I'm having troubles with AIS reception and would welcome any guidance on how to best diagnose the problem. All the electronics are new, so this is not something that has become broken over time. Right now, my belief is that it's antenna location/interference.

Here's some more background/detail:

- The biggest clue is that if I have the AIS on, but both VHFs turned off, the AIS appears to work well picking up plenty of targets in all directions.

- With the VHFs turned on, I lose all the targets, with only occasional detection of targets behind the boat. Note that I lose the targets even though I am not transmitting at all on the VHF. All it's doing is receiving.

- I've tried the VHFs individually, and having either one powered on causes the AIS targets to be lost.

- The antenna layout is not optimal, but I think it's rare that optimal layout can be accomplished. Realistically, it's an exercise in finding the best tradeoffs, but so for I haven't found that happy place. Here are the details on the layout.

- First, this is a power boat with an arch. In the middle of the arch is a mast about 3' tall housing the radar, and over that a Sat dome.

- There are two VHFs, each with an 8' antenna on either side of the flybridge about mid-ships. The antennas are about 10' apart, but in the same horizontal plane (which ideally they shouldn't be). Adjacent to each antenna, going up from the mount, the first two feet is the flybridge side (glass), the next 4 feet are bimini frame tubes, and the last 2 feet are in clear space. I know this is sub-optimal, and my plan is to raise the antennas using extension poles, but I don't have a good way to support the extensions, and until I do my mounts are only rated for the 8' that I have.

- The AIS antenna is a 4' Shakespeare AIS antanna mounted on the port side of the arch. It is about 8'-10' aft of the port VHF antenna, and it has a 4' extension pole. It's mounted such that the base of the antenna (not the base of the extension pole) is level with the top of the VHF antennas, so they are not in an overlapping plane.

Questions and thoughts so far.....

- With no transmissions on the VHFs, how could this be interference between the VHF and AIS antennas?

- In looking at it yesterday, I realized my bimini frame is not grounded, yet it's clearly in the line of fire of the VHFs. Could this be setting up some sort of Faraday cage that shields the AIS, even though it's all below the AIS antenna? The bimini, after all, is all forward of the AIS antenna, and the only place I pickup targets with the VHF on is aft. Have I inadvertently created an AIS cloaking device?

- Even though the VHFs are on a dedicated, and separate breaker from the AIS, could there be interference carried across the DC power lines?

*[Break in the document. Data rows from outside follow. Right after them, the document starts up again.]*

===== src/design/rr_chan_logger.sv =====
`timescale 1ns/1ps

module rr_chan_logger
  import rr_cfg_pkg::*;
  import rr_log_pkg::*;
(
  input  logic                   clk,
  input  logic                   rstn,
  input  logic                   i_record_en,
  // ocl channel
  input  logic                   i_ocl_valid,
  input  logic [CHAN_DATA_W-1:0] i_ocl_data,
  output logic                   o_ocl_ready,
  output logic                   o_ocl_valid,
  output logic [CHAN_DATA_W-1:0] o_ocl_data,
  input  logic                   i_ocl_ready,
  // sda channel
  input  logic                   i_sda_valid,
  input  logic [CHAN_DATA_W-1:0] i_sda_data,
  output logic                   o_sda_ready,
  output logic                   o_sda_valid,
  output logic [CHAN_DATA_W-1:0] o_sda_data,
  input  logic                   i_sda_ready,
  // log entries towards the buffer
  output logic                   o_log_valid,
  input  logic                   i_log_ready,
  output log_entry_t             o_log_entry
);

  // round-robin state, high when sda has priority
  logic             prio_sda_q;
  logic [SEQ_W-1:0] seq_q;
  logic             gnt_ocl;
  logic             gnt_sda;
  logic             ocl_fire;
  logic             sda_fire;

  // shell to CL forward path is untouched
  assign o_ocl_valid = i_ocl_valid;
  assign o_ocl_data  = i_ocl_data;
  assign o_sda_valid = i_sda_valid;
  assign o_sda_data  = i_sda_data;

  //////////////////////////////////////////////////
  // grant and ready gating
  //////////////////////////////////////////////////
  // priority channel wins, the other one only when priority side is idle
  assign gnt_ocl = i_ocl_valid && (!prio_sda_q || !i_sda_valid);
  assign gnt_sda = i_sda_valid && !gnt_ocl;

  // no buffer space means no transfer while recording
  assign o_ocl_ready = i_record_en ? (i_ocl_ready && gnt_ocl && i_log_ready) : i_ocl_ready;
  assign o_sda_ready = i_record_en ? (i_sda_ready && gnt_sda && i_log_ready) : i_sda_ready;

  assign ocl_fire = i_record_en && i_ocl_valid && o_ocl_ready;
  assign sda_fire = i_record_en && i_sda_valid && o_sda_ready;

  //////////////////////////////////////////////////
  // entry formation, same cycle as the transfer
  //////////////////////////////////////////////////
  assign o_log_valid = ocl_fire || sda_fire;

  always_comb begin
    o_log_entry.chan    = ocl_fire ? CHAN_OCL : CHAN_SDA;
    o_log_entry.seq     = seq_q;
    o_log_entry.payload = ocl_fire ? i_ocl_data : i_sda_data;
  end

  // priority flips to the channel that was not just logged
  always_ff @(posedge clk) begin
    if (!rstn) begin
      prio_sda_q <= 1'b0;
      seq_q      <= '0;
    end else if (o_log_valid) begin
      prio_sda_q <= ocl_fire;
      // wraps at 16 on its own
      seq_q      <= seq_q + 1'b1;
    end
  end

  // a held-back shell offer keeps its payload until it transfers
  a_ocl_offer_held : assert property (
    @(posedge clk) disable iff (!rstn)
    (i_ocl_valid && !o_ocl_ready) |=> (i_ocl_valid && $stable(i_ocl_data)));
  a_sda_offer_held : assert property (
    @(posedge clk) disable iff (!rstn)
    (i_sda_valid && !o_sda_ready) |=> (i_sda_valid && $stable(i_sda_data)));

endmodule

- I'll have to double check, but I don't think the AIS antenna cable runs alongside either of the VHF antenna cables.

Again, I'd welcome any thoughts on how to diagnose what's going on, experiments to run, etc. So far my next step is to rig a ground wire to the bimini to see if that has any effect.

Thanks in advance. I'm an electrical engineer, but to me all this radio stuff is still witch craft.